No we haven't passed the Turing Test

The New IT Age brigade will be all in a tizzy over the announcement that a computer has passed the Turing Test. We haven't, not really. We may have passed a silly little game, but we're not even close to an Artificial Intelligence that is indistinguishable from human.

As the BBC article says

The 65-year-old Turing Test is successfully passed if a computer is mistaken for a human more than 30% of the time during a series of five-minute keyboard conversations.

First, the test is pretty silly when it is limited to a 5 minute conversation. Even though Turing originally proposed this duration, it is clearly a low threshold. You might only begin to get suspicious in 5 minutes.

Second, the competitors used a clever tactic (some might say they cheated): they claimed to be a 13-year-old Ukrainian boy (an unfortunate choice right now), thus limiting topics and vocabulary.

Third, the terms of the "Turing Test" are not what a reasonable person-in-the-street would expect them to be, nor are they in the spirit of what Turing intended. To fool judges 30% of the time in 5 minutes is hardly definitive. A true Turing Test is when you can't tell it is a machine i.e. the judges' call should be random, i.e. 50% of the time.

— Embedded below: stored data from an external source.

===== config.mk =====
export PLATFORM = sky130hd
export DESIGN_NAME = sacl_set_update
export DESIGN_NICKNAME = d
export VERILOG_FILES = /design/src/rtl/core/sacl_pkg.sv /design/src/rtl/core/sacl_set_update.sv
export SDC_FILE = /design/constraint.sdc
export NUM_CORES = 1
export LEC_CHECK = 0
export BUFFER_PORTS_ARGS = -buffer_cell sky130_fd_sc_hd__buf_2
export CAP_MARGIN = 15
export CORE_AREA = 4 4 224 226
export DETAILED_ROUTE_END_ITERATION = 10
export DIE_AREA = 0 0 228 230
export GPL_ROUTABILITY_DRIVEN = 0
export SLEW_MARGIN = 25
export SYNTH_ARGS = -nofsm -noshare
export SYNTH_HDL_FRONTEND = slang
export SYNTH_SLANG_ARGS = --single-unit
export TNS_END_PERCENT = 10

===== constraint.sdc =====
create_clock -name vclk -period 15.34
set_clock_uncertainty 0.1 [all_clocks]
set_input_delay 0.767 -clock vclk [all_inputs]
set_output_delay 0.767 -clock vclk [all_outputs]
set_load 0.03 [all_outputs]
==> src/rrs_pkg.sv <==
// Package for the response ratio scheduler: sizes, commands, task states,
// controller status/command structs. No dependencies.
`default_nettype none
package rrs_pkg;
    localparam int NumSlots    = 64;
    localparam int TimeBits    = 32;
    localparam int ChanBits    = 8;
    localparam int SlotBits    = 6;
    localparam int WeightBits  = 48;
    localparam int ShiftBits   = 5;
    localparam logic [ShiftBits-1:0] ShiftReset = 5'd8;
    localparam logic [WeightBits-1:0] WMax = {WeightBits{1'b1}};

    localparam logic [2:0] CMD_ADMIT  = 3'd0;
    localparam logic [2:0] CMD_SCHED  = 3'd1;
    localparam logic [2:0] CMD_YIELD  = 3'd2;
    localparam logic [2:0] CMD_SLEEP  = 3'd3;
    localparam logic [2:0] CMD_WAKEUP = 3'd4;
    localparam logic [2:0] CMD_FREE   = 3'd5;

    localparam logic [1:0] ST_UNUSED   = 2'd0;
    localparam logic [1:0] ST_RUNNABLE = 2'd1;
    localparam logic [1:0] ST_RUNNING  = 2'd2;
    localparam logic [1:0] ST_SLEEPING = 2'd3;

    // controller -> datapath
    typedef struct packed {
        logic load;      // capture request, start table scan
        logic rd;        // issue read of current scan slot
        logic exec;      // apply the command to the read slot
        logic div_start; // start ratio unit
        logic div_take;  // compare ratio against best
        logic finish;    // commit result and pick
        logic step;      // advance scan index
    } t_ctl_cmd;

    // datapath -> controller
    typedef struct packed {
        logic scan_last; // current slot is the last
        logic need_div;  // schedule on a runnable slot with exec nonzero
        logic div_done;
        logic multi;     // command walks all slots
    } t_ctl_sts;
endpackage
`default_nettype wire

==> src/rrs_ctrl.sv <==
// Controller FSM of the response ratio scheduler.
// Depends on rrs_pkg.
`default_nettype none
module rrs_ctrl
    import rrs_pkg::*;
(
    input  wire logic     i_clk,
    input  wire logic     i_rst_n,
    input  wire logic     i_start,
    input  wire logic     i_out_free,
    input  t_ctl_sts      i_sts,
    output t_ctl_cmd      o_cmd,
    output logic          o_busy
);
    localparam logic [2:0] S_IDLE = 3'd0, S_RD = 3'd1, S_EXEC = 3'd2,
                           S_DIV = 3'd3, S_NEXT = 3'd4, S_DONE = 3'd5;
    logic [2:0] r_state, n_state;

    always_comb begin
        n_state = r_state;
        o_cmd = '0;
        case (r_state)
            S_IDLE: begin
                if (i_start) begin
                    o_cmd.load = 1'b1;
                    n_state = S_RD;
                end
            end
            S_RD: begin
                o_cmd.rd = 1'b1;
                n_state = S_EXEC;
            end
            S_EXEC: begin
                o_cmd.exec = 1'b1;
                if (i_sts.need_div) begin
                    o_cmd.div_start = 1'b1;
                    n_state = S_DIV;
                end else if (!i_sts.multi || i_sts.scan_last) begin
                    n_state = S_DONE;
                end else begin
                    n_state = S_NEXT;
                end
            end
            S_DIV: begin
                if (i_sts.div_done) begin
                    o_cmd.div_take = 1'b1;
                    n_state = i_sts.scan_last ? S_DONE : S_NEXT;
                end
            end
            S_NEXT: begin
                o_cmd.step = 1'b1;
                n_state = S_RD;
            end
            S_DONE: begin
                if (i_out_free) begin
                    o_cmd.finish = 1'b1;
                    n_state = S_IDLE;
                end
            end
            default: n_state = S_IDLE;
        endcase
    end

    always_ff @(posedge i_clk) begin
        if (!i_rst_n) r_state <= S_IDLE;
        else          r_state <= n_state;
    end

    assign o_busy = (r_state != S_IDLE);
endmodule
`default_nettype wire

Finally, all bots use the same tactics: they obfuscate, they appear confused, they echo back to the interrogator, they stall as long as they can. None of them actually understand the conversation. in this sense this Turing Test is bollocks: a bot that passed the test would still be useless at being your butler. Turing clearly intended that the test should be passes without trickery. We are so far away from that it is absurd to even predict when it might happen.

Note that we aren't able to even see the winning transcripts. I bet they make pathetic reading.

So chill. The real Turing test is when a computer is indistinguishable from a human without any silly constraints. AI has been twenty years off for fifty years now, and still is.